* [Excerpts from a dataset]:
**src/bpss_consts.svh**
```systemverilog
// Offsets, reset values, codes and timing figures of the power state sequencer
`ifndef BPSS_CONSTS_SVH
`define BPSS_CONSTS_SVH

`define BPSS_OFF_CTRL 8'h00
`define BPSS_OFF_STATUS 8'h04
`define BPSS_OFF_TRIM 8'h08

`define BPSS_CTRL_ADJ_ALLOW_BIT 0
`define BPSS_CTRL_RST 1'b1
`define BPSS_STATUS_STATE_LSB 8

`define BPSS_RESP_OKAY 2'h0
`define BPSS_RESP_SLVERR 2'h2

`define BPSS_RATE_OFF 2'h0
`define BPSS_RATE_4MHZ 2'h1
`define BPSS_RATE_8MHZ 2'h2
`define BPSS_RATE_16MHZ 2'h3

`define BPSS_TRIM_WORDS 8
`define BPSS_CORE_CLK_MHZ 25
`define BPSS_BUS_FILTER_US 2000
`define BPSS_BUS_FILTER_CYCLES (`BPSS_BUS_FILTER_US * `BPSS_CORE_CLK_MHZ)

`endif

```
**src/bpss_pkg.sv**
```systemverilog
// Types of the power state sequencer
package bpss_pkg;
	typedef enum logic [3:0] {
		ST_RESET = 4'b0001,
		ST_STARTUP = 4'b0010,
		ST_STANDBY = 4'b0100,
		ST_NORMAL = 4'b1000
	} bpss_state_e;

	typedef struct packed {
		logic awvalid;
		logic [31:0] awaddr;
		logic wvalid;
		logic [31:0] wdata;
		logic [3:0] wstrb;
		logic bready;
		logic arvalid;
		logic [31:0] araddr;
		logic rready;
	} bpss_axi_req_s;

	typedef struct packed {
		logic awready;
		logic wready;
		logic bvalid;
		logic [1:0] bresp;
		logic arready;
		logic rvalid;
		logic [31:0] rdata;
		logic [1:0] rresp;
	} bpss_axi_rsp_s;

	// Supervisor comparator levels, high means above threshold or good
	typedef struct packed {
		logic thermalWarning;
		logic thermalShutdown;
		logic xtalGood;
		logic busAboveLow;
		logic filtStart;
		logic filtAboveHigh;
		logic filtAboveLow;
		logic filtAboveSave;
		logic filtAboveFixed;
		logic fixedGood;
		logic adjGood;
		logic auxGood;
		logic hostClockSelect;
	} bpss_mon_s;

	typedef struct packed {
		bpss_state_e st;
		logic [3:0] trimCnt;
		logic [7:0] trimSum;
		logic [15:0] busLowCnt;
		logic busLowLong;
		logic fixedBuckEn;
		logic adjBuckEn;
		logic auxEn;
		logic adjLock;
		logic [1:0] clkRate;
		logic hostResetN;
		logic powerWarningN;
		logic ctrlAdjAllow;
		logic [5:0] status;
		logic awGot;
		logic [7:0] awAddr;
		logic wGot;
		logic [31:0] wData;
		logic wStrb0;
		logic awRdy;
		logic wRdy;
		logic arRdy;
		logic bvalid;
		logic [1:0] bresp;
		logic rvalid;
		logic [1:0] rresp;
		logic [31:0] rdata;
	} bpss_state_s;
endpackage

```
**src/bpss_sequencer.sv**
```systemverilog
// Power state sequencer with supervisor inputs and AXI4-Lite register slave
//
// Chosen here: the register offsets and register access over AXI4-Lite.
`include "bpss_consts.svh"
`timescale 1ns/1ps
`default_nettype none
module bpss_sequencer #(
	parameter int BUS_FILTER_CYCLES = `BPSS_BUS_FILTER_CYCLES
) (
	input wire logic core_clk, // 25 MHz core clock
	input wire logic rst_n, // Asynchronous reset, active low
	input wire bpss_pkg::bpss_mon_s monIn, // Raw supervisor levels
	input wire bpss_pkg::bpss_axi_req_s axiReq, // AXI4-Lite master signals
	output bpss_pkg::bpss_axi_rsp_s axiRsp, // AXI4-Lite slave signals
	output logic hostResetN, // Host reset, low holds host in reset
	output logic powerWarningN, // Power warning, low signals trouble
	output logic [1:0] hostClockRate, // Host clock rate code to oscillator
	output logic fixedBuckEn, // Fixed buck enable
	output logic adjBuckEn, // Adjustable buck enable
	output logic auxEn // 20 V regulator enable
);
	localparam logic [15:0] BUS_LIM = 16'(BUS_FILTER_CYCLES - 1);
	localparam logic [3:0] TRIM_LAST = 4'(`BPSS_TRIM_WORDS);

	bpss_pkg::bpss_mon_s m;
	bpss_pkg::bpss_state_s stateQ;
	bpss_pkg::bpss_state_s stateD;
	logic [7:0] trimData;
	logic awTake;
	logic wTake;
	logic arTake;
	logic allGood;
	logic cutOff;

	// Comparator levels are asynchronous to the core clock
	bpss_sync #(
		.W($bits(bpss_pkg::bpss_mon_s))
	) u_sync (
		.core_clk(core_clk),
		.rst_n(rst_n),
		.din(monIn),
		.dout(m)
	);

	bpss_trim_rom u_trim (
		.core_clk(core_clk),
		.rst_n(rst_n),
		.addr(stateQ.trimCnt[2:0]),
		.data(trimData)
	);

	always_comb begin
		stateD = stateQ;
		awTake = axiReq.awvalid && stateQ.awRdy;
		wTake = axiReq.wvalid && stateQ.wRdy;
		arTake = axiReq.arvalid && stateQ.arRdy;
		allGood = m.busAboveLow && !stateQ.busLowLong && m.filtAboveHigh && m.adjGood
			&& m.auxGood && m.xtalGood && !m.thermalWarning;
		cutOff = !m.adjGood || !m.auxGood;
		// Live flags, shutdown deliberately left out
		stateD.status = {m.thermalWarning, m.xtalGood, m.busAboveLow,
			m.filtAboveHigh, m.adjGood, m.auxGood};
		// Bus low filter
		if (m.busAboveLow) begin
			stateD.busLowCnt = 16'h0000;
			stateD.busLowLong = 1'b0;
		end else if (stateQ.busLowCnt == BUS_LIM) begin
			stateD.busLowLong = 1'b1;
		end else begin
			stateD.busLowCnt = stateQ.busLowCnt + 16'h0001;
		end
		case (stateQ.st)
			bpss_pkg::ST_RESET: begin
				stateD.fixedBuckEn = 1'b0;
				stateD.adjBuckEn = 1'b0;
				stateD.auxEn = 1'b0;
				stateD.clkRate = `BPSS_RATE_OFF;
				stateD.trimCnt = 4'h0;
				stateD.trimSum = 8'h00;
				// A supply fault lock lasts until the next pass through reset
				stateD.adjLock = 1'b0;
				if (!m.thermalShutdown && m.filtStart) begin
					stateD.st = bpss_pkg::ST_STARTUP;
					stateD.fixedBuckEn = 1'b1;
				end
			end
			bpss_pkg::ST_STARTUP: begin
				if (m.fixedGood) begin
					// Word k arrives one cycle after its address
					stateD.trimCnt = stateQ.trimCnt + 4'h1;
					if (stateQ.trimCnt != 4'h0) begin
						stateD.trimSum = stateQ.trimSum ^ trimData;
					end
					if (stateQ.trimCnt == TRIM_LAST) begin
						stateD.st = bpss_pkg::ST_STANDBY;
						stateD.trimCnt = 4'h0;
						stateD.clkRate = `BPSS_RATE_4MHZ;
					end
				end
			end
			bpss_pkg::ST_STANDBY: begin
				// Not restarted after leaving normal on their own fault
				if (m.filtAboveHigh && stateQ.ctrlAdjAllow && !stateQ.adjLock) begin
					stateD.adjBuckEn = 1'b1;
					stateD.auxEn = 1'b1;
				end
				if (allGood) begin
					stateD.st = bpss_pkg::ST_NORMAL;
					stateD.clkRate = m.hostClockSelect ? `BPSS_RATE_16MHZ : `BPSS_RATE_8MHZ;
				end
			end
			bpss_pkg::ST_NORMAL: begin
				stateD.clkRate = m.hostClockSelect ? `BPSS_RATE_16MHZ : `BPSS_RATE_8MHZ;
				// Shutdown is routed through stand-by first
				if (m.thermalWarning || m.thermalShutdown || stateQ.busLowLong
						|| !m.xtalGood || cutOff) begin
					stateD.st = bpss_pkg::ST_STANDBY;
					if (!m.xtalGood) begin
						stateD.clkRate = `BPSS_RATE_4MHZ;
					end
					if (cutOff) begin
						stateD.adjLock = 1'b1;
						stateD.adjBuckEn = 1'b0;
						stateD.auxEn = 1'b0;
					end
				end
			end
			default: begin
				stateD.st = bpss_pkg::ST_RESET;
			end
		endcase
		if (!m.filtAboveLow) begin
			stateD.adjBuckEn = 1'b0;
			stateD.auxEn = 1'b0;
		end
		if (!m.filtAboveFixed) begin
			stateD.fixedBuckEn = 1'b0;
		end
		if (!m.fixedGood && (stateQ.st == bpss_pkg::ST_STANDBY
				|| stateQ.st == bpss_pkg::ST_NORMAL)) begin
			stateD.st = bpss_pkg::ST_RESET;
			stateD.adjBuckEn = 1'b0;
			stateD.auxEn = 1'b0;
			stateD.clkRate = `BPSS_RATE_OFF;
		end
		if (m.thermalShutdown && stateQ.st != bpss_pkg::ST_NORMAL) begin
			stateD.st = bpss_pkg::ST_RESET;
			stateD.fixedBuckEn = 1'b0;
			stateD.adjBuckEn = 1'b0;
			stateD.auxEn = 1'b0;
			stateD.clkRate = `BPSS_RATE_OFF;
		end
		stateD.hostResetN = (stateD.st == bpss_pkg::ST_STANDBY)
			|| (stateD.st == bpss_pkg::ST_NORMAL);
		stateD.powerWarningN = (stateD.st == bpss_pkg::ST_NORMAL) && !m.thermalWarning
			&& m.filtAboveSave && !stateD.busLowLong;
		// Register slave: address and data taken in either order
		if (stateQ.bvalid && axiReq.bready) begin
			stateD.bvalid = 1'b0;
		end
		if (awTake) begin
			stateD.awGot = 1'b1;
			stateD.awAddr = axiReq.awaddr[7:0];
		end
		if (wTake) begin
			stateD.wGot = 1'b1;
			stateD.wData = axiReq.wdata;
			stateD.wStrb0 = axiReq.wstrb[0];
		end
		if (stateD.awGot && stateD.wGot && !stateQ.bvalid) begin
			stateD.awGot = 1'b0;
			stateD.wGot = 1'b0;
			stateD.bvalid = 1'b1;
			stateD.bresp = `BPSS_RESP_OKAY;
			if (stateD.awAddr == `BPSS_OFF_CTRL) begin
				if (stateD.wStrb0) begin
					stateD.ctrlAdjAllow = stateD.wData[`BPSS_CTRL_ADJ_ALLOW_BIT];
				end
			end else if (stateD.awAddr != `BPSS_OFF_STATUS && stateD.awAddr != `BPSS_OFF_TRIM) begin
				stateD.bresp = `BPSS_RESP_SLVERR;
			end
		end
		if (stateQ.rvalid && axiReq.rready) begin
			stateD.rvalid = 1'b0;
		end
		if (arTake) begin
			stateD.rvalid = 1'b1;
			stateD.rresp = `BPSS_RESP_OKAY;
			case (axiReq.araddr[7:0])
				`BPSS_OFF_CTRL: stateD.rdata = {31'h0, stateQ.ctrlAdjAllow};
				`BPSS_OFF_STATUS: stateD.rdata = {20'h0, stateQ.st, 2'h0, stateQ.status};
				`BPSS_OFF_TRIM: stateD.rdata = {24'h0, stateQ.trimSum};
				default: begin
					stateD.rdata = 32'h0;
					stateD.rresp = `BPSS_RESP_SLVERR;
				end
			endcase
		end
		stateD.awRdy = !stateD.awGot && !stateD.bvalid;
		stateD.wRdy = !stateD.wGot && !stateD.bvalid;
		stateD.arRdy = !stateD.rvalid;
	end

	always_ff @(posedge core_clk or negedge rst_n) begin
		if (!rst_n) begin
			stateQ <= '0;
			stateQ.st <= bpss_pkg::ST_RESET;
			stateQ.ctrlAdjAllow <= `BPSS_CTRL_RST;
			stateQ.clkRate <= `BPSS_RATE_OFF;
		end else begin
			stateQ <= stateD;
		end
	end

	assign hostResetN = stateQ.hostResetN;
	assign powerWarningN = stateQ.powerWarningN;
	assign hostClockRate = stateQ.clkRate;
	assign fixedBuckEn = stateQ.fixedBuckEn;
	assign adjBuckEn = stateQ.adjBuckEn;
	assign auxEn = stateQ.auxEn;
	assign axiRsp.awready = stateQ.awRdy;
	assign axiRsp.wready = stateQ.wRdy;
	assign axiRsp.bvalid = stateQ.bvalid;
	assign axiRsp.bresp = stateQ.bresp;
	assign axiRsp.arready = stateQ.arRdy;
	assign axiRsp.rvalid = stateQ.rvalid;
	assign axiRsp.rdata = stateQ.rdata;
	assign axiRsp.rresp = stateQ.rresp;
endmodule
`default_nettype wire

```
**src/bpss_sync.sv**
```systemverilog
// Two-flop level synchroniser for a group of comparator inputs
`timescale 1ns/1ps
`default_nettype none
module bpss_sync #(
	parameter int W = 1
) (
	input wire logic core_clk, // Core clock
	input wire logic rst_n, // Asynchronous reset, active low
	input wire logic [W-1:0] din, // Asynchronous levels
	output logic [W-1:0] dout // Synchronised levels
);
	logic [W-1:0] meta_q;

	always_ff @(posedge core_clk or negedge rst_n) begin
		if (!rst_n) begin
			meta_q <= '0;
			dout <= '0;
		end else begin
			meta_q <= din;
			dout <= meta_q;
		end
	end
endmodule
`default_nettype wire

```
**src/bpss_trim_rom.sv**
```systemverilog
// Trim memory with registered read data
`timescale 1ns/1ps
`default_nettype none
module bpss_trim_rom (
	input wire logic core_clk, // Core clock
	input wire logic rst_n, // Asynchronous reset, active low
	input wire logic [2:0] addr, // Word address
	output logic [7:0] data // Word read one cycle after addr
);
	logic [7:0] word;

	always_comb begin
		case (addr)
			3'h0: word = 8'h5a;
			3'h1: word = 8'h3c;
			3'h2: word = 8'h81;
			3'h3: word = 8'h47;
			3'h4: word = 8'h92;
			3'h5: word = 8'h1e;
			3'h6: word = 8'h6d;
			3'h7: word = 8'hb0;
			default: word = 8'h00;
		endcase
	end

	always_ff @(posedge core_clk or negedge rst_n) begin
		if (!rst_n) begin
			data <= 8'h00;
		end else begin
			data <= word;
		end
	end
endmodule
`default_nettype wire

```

* [Exercise directions]: Please go through the data above and copy each line that has the word "signals".

* [Exercise response]:
	input wire bpss_pkg::bpss_axi_req_s axiReq, // AXI4-Lite master signals
	output bpss_pkg::bpss_axi_rsp_s axiRsp, // AXI4-Lite slave signals
	output logic powerWarningN, // Power warning, low signals trouble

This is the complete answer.